--- Data extract Enclosed Below ---

[config.mk]
export PLATFORM = sky130hd
export DESIGN_NAME = id_regfile_pipe
export DESIGN_NICKNAME = d
export VERILOG_FILES = /design/src/rtl/id_regfile_pipe.sv
export SDC_FILE = /design/constraint.sdc
export NUM_CORES = 2
export LEC_CHECK = 0
export ABC_CLOCK_PERIOD_IN_PS = 44200
export CAP_MARGIN = 25
export CORE_ASPECT_RATIO = 0.75
export CORE_UTILIZATION = 62
export CTS_CLUSTER_DIAMETER = 150
export DETAILED_ROUTE_END_ITERATION = 16
export PLACE_DENSITY = 0.81
export SYNTH_ARGS = -nofsm -noshare
export SYNTH_HDL_FRONTEND = slang
export SYNTH_SLANG_ARGS = --single-unit
[constraint.sdc]
create_clock -name CLK -period 44.2 [get_ports CLK]
set_input_delay 8.84 -clock CLK [delete_from_list [all_inputs] [get_ports CLK]]
set_output_delay 8.84 -clock CLK [all_outputs]
set_load 0.03 [all_outputs]
[src/rtl/id_regfile_pipe.sv]
// id_regfile_pipe: MIPS decode stage with register file and a one-entry ID/EX output register; ID_BYPASS_EN adds write-back bypass.
// Latency: an accepted Ins appears on the ID/EX outputs 1 cycle later.
// Backpressure: in_ready drops while ID/EX is full and not drained, during a load-use hazard, and during flush.
module id_regfile_pipe #(
    parameter int DATA_W   = 32,
    parameter int REG_NUM  = 32,
    parameter int ADDR_W   = 5,
    parameter int LINK_REG = 31
) (
    input  logic              CLK,
    input  logic              RST,
    input  logic              in_valid,
    output logic              in_ready,
    input  logic [31:0]       Ins,
    input  logic [DATA_W-1:0] Pc4,
    input  logic              flush,
    input  logic              wb_en,
    input  logic [ADDR_W-1:0] wb_adr,
    input  logic [DATA_W-1:0] Wdata,
    output logic              out_valid,
    input  logic              out_ready,
    output logic [DATA_W-1:0] Rdata1,
    output logic [DATA_W-1:0] Rdata2,
    output logic [DATA_W-1:0] Ed32,
    output logic [ADDR_W-1:0] Wadr,
    output logic              Wflg,
    output logic              out_is_load
);
    localparam logic [5:0] OP_R      = 6'h00;
    localparam logic [5:0] OP_REGIMM = 6'h01;
    localparam logic [5:0] OP_J      = 6'h02;
    localparam logic [5:0] OP_JAL    = 6'h03;
    localparam logic [5:0] OP_BEQ    = 6'h04;
    localparam logic [5:0] OP_BNE    = 6'h05;
    localparam logic [5:0] OP_BLEZ   = 6'h06;
    localparam logic [5:0] OP_BGTZ   = 6'h07;
    localparam logic [5:0] OP_ADDI   = 6'h08;
    localparam logic [5:0] OP_ADDIU  = 6'h09;
    localparam logic [5:0] OP_SLTI   = 6'h0A;
    localparam logic [5:0] OP_SLTIU  = 6'h0B;
    localparam logic [5:0] OP_ANDI   = 6'h0C;
    localparam logic [5:0] OP_ORI    = 6'h0D;
    localparam logic [5:0] OP_XORI   = 6'h0E;
    localparam logic [5:0] OP_LW     = 6'h23;
    localparam logic [5:0] OP_SW     = 6'h2B;

    localparam logic [ADDR_W:0] REG_LIM = (ADDR_W + 1)'(REG_NUM);

    logic [DATA_W-1:0] regs [REG_NUM];

    logic [5:0]        op;
    logic [5:0]        funct;
    logic [ADDR_W-1:0] rs;
    logic [ADDR_W-1:0] rt;
    logic [ADDR_W-1:0] rd;
    logic [4:0]        shamt;
    logic [15:0]       imm;
    logic [DATA_W-1:0] sext;
    logic [DATA_W-1:0] zext;

    assign op    = Ins[31:26];
    assign rs    = ADDR_W'(Ins[25:21]);
    assign rt    = ADDR_W'(Ins[20:16]);
    assign rd    = ADDR_W'(Ins[15:11]);
    assign shamt = Ins[10:6];
    assign funct = Ins[5:0];
    assign imm   = Ins[15:0];
    assign sext  = {{(DATA_W-16){imm[15]}}, imm};
    assign zext  = {{(DATA_W-16){1'b0}}, imm};

    logic wb_ok;
    assign wb_ok = wb_en && (wb_adr != '0) && ({1'b0, wb_adr} < REG_LIM);

    always_ff @(posedge CLK or posedge RST) begin
        if (RST) begin
            for (int i = 0; i < REG_NUM; i++) regs[i] <= '0;
        end else if (wb_ok) begin
            regs[wb_adr] <= Wdata;
        end
    end

    logic [DATA_W-1:0] rf_rs;
    logic [DATA_W-1:0] rf_rt;

    always_comb begin
        rf_rs = '0;
        rf_rt = '0;
        if (rs != '0 && {1'b0, rs} < REG_LIM) rf_rs = regs[rs];
        if (rt != '0 && {1'b0, rt} < REG_LIM) rf_rt = regs[rt];
`ifdef ID_BYPASS_EN
        // write-first: wb_ok already excludes register 0
        if (wb_ok && wb_adr == rs) rf_rs = Wdata;
        if (wb_ok && wb_adr == rt) rf_rt = Wdata;
`endif
    end

    logic [DATA_W-1:0] d_rd1;
    logic [DATA_W-1:0] d_rd2;
    logic [DATA_W-1:0] d_ed;
    logic [ADDR_W-1:0] d_wadr;
    logic              d_wflg;
    logic              d_load;
    logic              d_uses_rt;

    always_comb begin
        d_rd1     = '0;
        d_rd2     = '0;
        d_ed      = '0;
        d_wadr    = '0;
        d_wflg    = 1'b0;
        d_load    = 1'b0;
        d_uses_rt = 1'b0;
        case (op)
            OP_R: begin
                d_rd1     = rf_rs;
                d_rd2     = rf_rt;
                d_ed      = DATA_W'(shamt);
                d_wadr    = rd;
                d_uses_rt = 1'b1;
                case (funct)
                    6'h00, 6'h02, 6'h03, 6'h04, 6'h06, 6'h07, 6'h09, 6'h10, 6'h12,
                    6'h20, 6'h21, 6'h22, 6'h23, 6'h24, 6'h25, 6'h26, 6'h27,
                    6'h2A, 6'h2B: d_wflg = 1'b1;
                    default:      d_wflg = 1'b0;
                endcase
            end
            OP_ADDI, OP_ADDIU, OP_SLTI, OP_SLTIU, OP_LW: begin
                d_rd1  = rf_rs;
                d_rd2  = rf_rt;
                d_ed   = sext;
                d_wadr = rt;
                d_wflg = 1'b1;
                d_load = (op == OP_LW);
            end
            OP_ANDI, OP_ORI, OP_XORI: begin
                d_rd1  = rf_rs;
                d_rd2  = rf_rt;
                d_ed   = zext;
                d_wadr = rt;
                d_wflg = 1'b1;
            end
            OP_SW, OP_BEQ, OP_BNE, OP_BLEZ, OP_BGTZ, OP_REGIMM: begin
                d_rd1     = rf_rs;
                d_rd2     = rf_rt;
                d_ed      = sext;
                d_wadr    = rt;
                d_uses_rt = (op == OP_SW) || (op == OP_BEQ) || (op == OP_BNE);
            end
            OP_JAL: begin
                d_ed   = Pc4 + DATA_W'(4);
                d_wadr = ADDR_W'(LINK_REG);
                d_wflg = 1'b1;
            end
            default: ;
        endcase
    end

    // A held LW cannot deliver its data in time for a dependent instruction.
    logic hazard;
    logic accept;

    assign hazard   = out_valid && out_is_load && (Wadr != '0) &&
                      ((Wadr == rs) || ((Wadr == rt) && d_uses_rt));
    assign in_ready = (!out_valid || out_ready) && !hazard && !flush;
    assign accept   = in_valid && in_ready;

`ifdef ID_BYPASS_EN
    logic              d_byp;
    logic [ADDR_W-1:0] h_rs;
    logic [ADDR_W-1:0] h_rt;
    logic              h_byp;

    // J, JAL and unknown opcodes carry no register operands
    assign d_byp = op inside {OP_R, OP_REGIMM, OP_BEQ, OP_BNE, OP_BLEZ, OP_BGTZ, OP_ADDI,
                              OP_ADDIU, OP_SLTI, OP_SLTIU, OP_ANDI, OP_ORI, OP_XORI,
                              OP_LW, OP_SW};

    always_ff @(posedge CLK or posedge RST) begin
        if (RST) begin
            h_rs  <= '0;
            h_rt  <= '0;
            h_byp <= 1'b0;
        end else if (accept) begin
            h_rs  <= rs;
            h_rt  <= rt;
            h_byp <= d_byp;
        end
    end
`endif

    always_ff @(posedge CLK or posedge RST) begin
        if (RST) begin
            out_valid   <= 1'b0;
            Rdata1      <= '0;
            Rdata2      <= '0;
            Ed32        <= '0;
            Wadr        <= '0;
            Wflg        <= 1'b0;
            out_is_load <= 1'b0;
        end else if (flush) begin
            out_valid <= 1'b0;
        end else if (accept) begin
            out_valid   <= 1'b1;
            Rdata1      <= d_rd1;
            Rdata2      <= d_rd2;
            Ed32        <= d_ed;
            Wadr        <= d_wadr;
            Wflg        <= d_wflg;
            out_is_load <= d_load;
        end else if (out_ready) begin
            out_valid <= 1'b0;
`ifdef ID_BYPASS_EN
        end else if (out_valid && h_byp && wb_ok) begin
            // stalled: keep held operands current so EX never sees stale data
            if (wb_adr == h_rs) Rdata1 <= Wdata;
            if (wb_adr == h_rt) Rdata2 <= Wdata;
`endif
        end
    end

endmodule

# == Word level (Yosys, flattened, before mapping) ==
# Memories as Yosys holds them, arrays and structs flattened.
# Cells that the tools add are included.
# classes
add_sub_neg,1
n_lt_le_gt_ge,4
n_eq_ne,17
muxes,21
n_bitwise,4
reduce_logical,30
# ops
op,n
$bwmux W1024,1
$bmux W32 S5,2
$mux W32,9
$demux W32 S5,1
$pmux W32 S4,1
$eq A6 B4 Y1 const B,7
$add A32 B3 Y32 const B,1
$eq A6 B3 Y1 const B,4
$reduce_bool A5 Y1,4
$ge A6 B6 Y1 const B,3
$not A5 Y6,3
$pmux W5 S3,1
$reduce_or A15 Y1,1
$reduce_or A14 Y1,1
$eq A6 B6 Y1 const B,2
$reduce_or A11 Y1,1
$eq A5 B5 Y1,2
$logic_and A1 B1 Y1,9
$reduce_or A9 Y1,1
$eq A6 B1 Y1 const B,1
$eq A6 B2 Y1 const B,1
$logic_not A6 Y1,1
$lt A6 B1 Y1 const B,1
$reduce_or A6 Y1,1
other kinds (9),18
# totals
ff_bits,1128
mem_bits_ro,64
out_inout_bits,105
word_cells,117
n_memories,1
# memory_table
memory,words,word_bits,rd,rd_ports_with_merged_regs,wr,line_no,source
(no name shown),64,1,1,0,0,120,case (funct)

# == Logic depth before layout (Yosys ltp) ==
# logic_depth
depth_word,13
ltp_mapped,10
ltp_nobuf,7

# == Worst setup path before layout ==
# No wires, ideal clock.
# synth_path
path_type,input to output
startpoint,input port Ins[28]
endpoint,output port in_ready
arrival_time_ns,9.920
required_time_ns,35.360
path_slack_ns,25.440
cell_stages,5
n_path_buf,1
cell_sequence,clkbuf_1 nor2b_1 a32o_1 nand4_1 and4b_1
# synth_via
elab_chain_cells,10
word_cells_on_any_way,17
classes_between,6 x eq/ne; 1 x mux; 10 x reduce/logical
# synth_lines
element,line_no,source
from (decl),14,"input logic [31:0] Ins,"
"parallel branches: the longest is 3 deep, another holds $eq A6 B6 Y1",--,
$pmux W1 S2 (*),113,case (op)
$logic_and A1 B1 Y1 (*),163,((Wadr == rs) || ((Wadr == rt) && d_uses_rt));
$logic_or A1 B1 Y1 (*),163,
$logic_and A1 B1 Y1 (*),162,assign hazard = out_valid && out_is_load && (Wadr != '0) &&
$logic_not A1 Y1 (*),164,assign in_ready = (!out_valid || out_ready) && !hazard && !flush;
$logic_and A1 B1 Y1 (*) (2 in series),164,
to (decl),13,"output logic in_ready,"
# Mark *: on every way between the ends.

# == Worst setup path in the final report ==
# layout_path
startpoint,input port Ins[20]
endpoint,output port in_ready
# layout_via
elab_chain_cells,7
# layout_lines
element,line_no
$eq A5 B5 Y1,163
$logic_and A1 B1 Y1,163
$logic_or A1 B1 Y1,163
$logic_and A1 B1 Y1,162
$logic_not A1 Y1,164
$logic_and A1 B1 Y1 (2 in series),164
# Every way passes these cells.

==> implementation parameters <==
Parameter                              Value

Clock network
  Bufs on Longest Clock Path ... 3
  Insertion delay to the later sink of the worst-skew pair ... 0.73 ns
  Number of buffers added for setup after CTS ... 0
  CTS tree ... built
  Worst-path clk slew ... 0.06 ns
  Hold buffer count at CTS ... 0
  Total of cells resized after clock tree synthesis ... 0
  Clock tree root driver cell ... clkbuf_16
  Number of buffers added by the clock tree synthesis step ... roughly 110
  CTS H-Tree Depth ... 3
  Clock net sink count ... 1128

Synthesis
  Leading cell types by count after synthesis ... dfrtp_1, mux2_2, mux4_2, clkbuf_1, mux2i_1
  Count of state elements after synthesis ... between 1000 and 1500
  Syn_area_per_cell ... roughly 14 µm²
  Post-synth EDFFs ... 0
  Prevailing post-synth register cell ... dfrtp_1
  Syn Inst Count ... approximately 4000
  Portion of synthesized cell area occupied by the leading cell type ... 48.2%
  Mapped Nets ... 4199
  Yosys warning count ... 0
  Area leader, netlist ... dfrtp_1
  Most used standard cell by instance count after synthesis ... dfrtp_1
  Unique masters post-synth ... 65
  Sequential-to-total area share from yosys stat ... 48.2%
  Synth top area cells ... dfrtp_1, mux2_2, mux4_2
  Async SR Flop Fraction ... 100%
  Netlist Area Pre-Place ... about 59000 µm²

Finish
  Syn-to-layout area delta ... 11.4%
  Filler cell count in the final layout ... between 6000 and 7000
  Post-layout instance count excluding filler cells ... 5396
  Fraction of final layout cells sized beyond drive strength 1 ... 42.3%
  Final Net Count ... between 4000 and 5000
  Post-route core utilization ... between 60% and 70%

Pwr
  Cell area power density ... 44.9 nW/µm²
  Leak pwr ... ~28 nW
  Worst vdd rail ir drop ... 0.0000389 V

Routing
  Met3 routed wirelength ... approximately 26 mm
  Total iterations of the first detailed-routing run ... 6
  WL met2 ... between 80 and 90 mm
  Total DRC errors in the routed layout ... 0
  Wire length per cell ... roughly 35 µm
  Number of nets with antenna violations after routing ... 0
  Routed length on met1 ... just over 70 mm
  Uppermost layer routed ... met5
  Vias after detailed routing ... just over 40000
  Violation count after the first detailed-route iteration ... about 5600
  Ratio of routed vias to standard cells ... about 7.5
  Final routed wirelength across all metal layers ... approximately 190 mm

Place
  Gp weighted congestion ... just under 0.9
  Total half-perimeter wirelength after legalization and detailed placement ... approximately 100 mm
  Port Buffer Count ... 211
  Placed instance count ... between 5000 and 6000

Timing
  Total negative slack ... 0 ns
  Actual transition at the worst max-transition pin ... 1.13 ns
  Tightest hold margin ... ~0.40 ns
  Minimum clock period ... slightly above 20 ns
  RSZ-0062 raised after global routing ... no
  Worst clock skew ... 0.0210 ns
  Fmax ... 49.6 MHz
  Portion of the clock cycle consumed by the worst path in the final layout ... 45.6%
  Fin. Hold Viols ... 0
  # setup viols final ... 0
  Worst slew margin relative to its limit ... between 20% and 30%
  Pins Over Slew Limit ... 0

GRT
  Global router's overall resource usage ... 39.4%
  Pin count of the biggest net entering global routing ... 175
  Vias in the first global route ... roughly 40000
  Number of antenna violations at the first check in global routing ... 11
  Wire length of the first global-routing pass ... around 270 mm
  Aggregate global routing overflow ... 0

Floorplan
  Height of the die ... between 200 and 300 µm
  Area of the die ... about 96000 µm²
  Site row count ... 97
  Initial cell density of the core ... about 63%
  CORE AREA ... about 93000 µm²
  Die W ... around 360 µm
  Boundary pin count ... 212

Critical path
  Critical-path cell with the highest stage delay ... clkdlybuf4s50_1
  Kind of launch point of the worst setup path ... input port
  Maximum fanout encountered on the critical timing path ... 32
  Data required time at the worst endpoint ... about 35 ns
  Cell repeated most along the worst path ... clkdlybuf4s50_1
  Critical path arrival ... around 11 ns
  Critical-path cell list ... clkdlybuf4s50_1 > buf_4 > xor2_1 > nor4_1 > nand4_1 > and4b_1 > clkdlybuf4s50_1
  Crit Path Class ... input port to output port
  Type of element capturing the critical path ... output port
  Highest cell delay on the worst timing path ... between 0.5 and 0.6 ns

Run status
  Run status ... finished clean

Job
  Max-capacitance violation count ... 0

Min path
  Worst min-delay path class ... flip-flop to flip-flop
cells by family after synthesis:
family,count (synthesis),synth area share (%)
flops,1128,48.2
buf+inv,456,3.39
mux,1648,38.9
xor+xnor,38,0.569
compound gates,508,6.12
simple gates,312,2.81
fa+ha+maj,1,0.0214
cells in the final DEF, fill, tap and decap left out, drive strengths merged, types with 9 or more instances in the layout:
cell type,Yosys,layout
a211oi,38,38
a21oi,45,45
a221oi,9,9
a22o,71,71
a22oi,65,65
a32o,18,18
buf,198,111
bufinv,0,13
clkbuf,253,154
clkdlybuf4s50,0,203
clkinv,0,23
dfrtp,1128,1128
inv,5,9
mux2,1012,1012
mux2i,238,238
mux4,398,398
nand2,91,91
nand2b,10,10
nand3,23,23
nand4,18,18
nor2,39,39
nor2b,25,25
nor3,35,35
nor4,31,31
o21ai,56,56
o221ai,20,20
o22ai,157,157
xnor2,11,11
xor2,27,27
cell type report:
class                      instances  area, µm²  area share (%)
antenna                            6       15.0          0.0230
clock buffer                     150       3110            4.77
clock inverter                    45        608           0.933
inverter                           5       26.3          0.0403
multi-input combinational       2507      28500            43.7
sequential                      1128      28200            43.3
tap                             1237       1550            2.37
timing repair buffer             318       3150            4.83
registers in the layout, summed over array words and instances (netlist names):
signal and cells:
Ed32 32, Rdata1 32, Rdata2 32, Wadr 5
Wflg 1, out_is_load 1, out_valid 1, regs 1024
stage by stage:
step	area, µm²	power (mW)	setup WS (ns)
floorplan	58500	1.77	3.59
global placement	61200	1.90	24.05
detailed placement	61200	1.94	24.14
CTS	64900	2.91	24.12
global route	65200	3.02	23.99
finish	65200	2.93	24.06
power by group:
group          total [mW]  internal [mW]  switching (mW)
Clock               0.983          0.566           0.417
Combinational       0.579          0.332           0.247
Sequential           1.36           1.22           0.147
Total                2.93           2.12           0.811
worst max-delay path: cells and delay by family:
kind / cells / cell delay, ns
xor+xnor: 1 / 0.13
buf+inv: 3 / 1.39
simple gates: 3 / 0.94
worst paths after layout:
| check | start | end | slack (ns) | depth (start not counted) |
|---|---|---|---|---|
| setup / recovery | Ins[20] | in_ready | 24.06 | 7 |
| hold reg to reg | regs[1015] | regs[1015] | 0.40 | 0 |
| min in group asynchronous | RST | regs[501] | 8.63 | 2 |
| setup reg to reg | Wadr[4] | Rdata1[1] | 40.69 | 7 |
| max in group asynchronous | RST | Ed32[20] | 32.68 | 6 |
| hold / removal | regs[1015] | regs[1015] | 0.40 | 0 |
per-layer routing:
layer  track usage, %  vias up
li1                 -    15732
met2             54.9     2869
met3             14.2      564
met5                0        -
met4             16.2       12
met1             56.2    21335
No activity file was read; power rests on OpenSTA's default activity.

--- End of Enclosed Data extract ---

▸ Exercise brief: Return, from the entries, each line that holds "gates".

▸ Response:
compound gates,508,6.12
simple gates,312,2.81
simple gates: 3 / 0.94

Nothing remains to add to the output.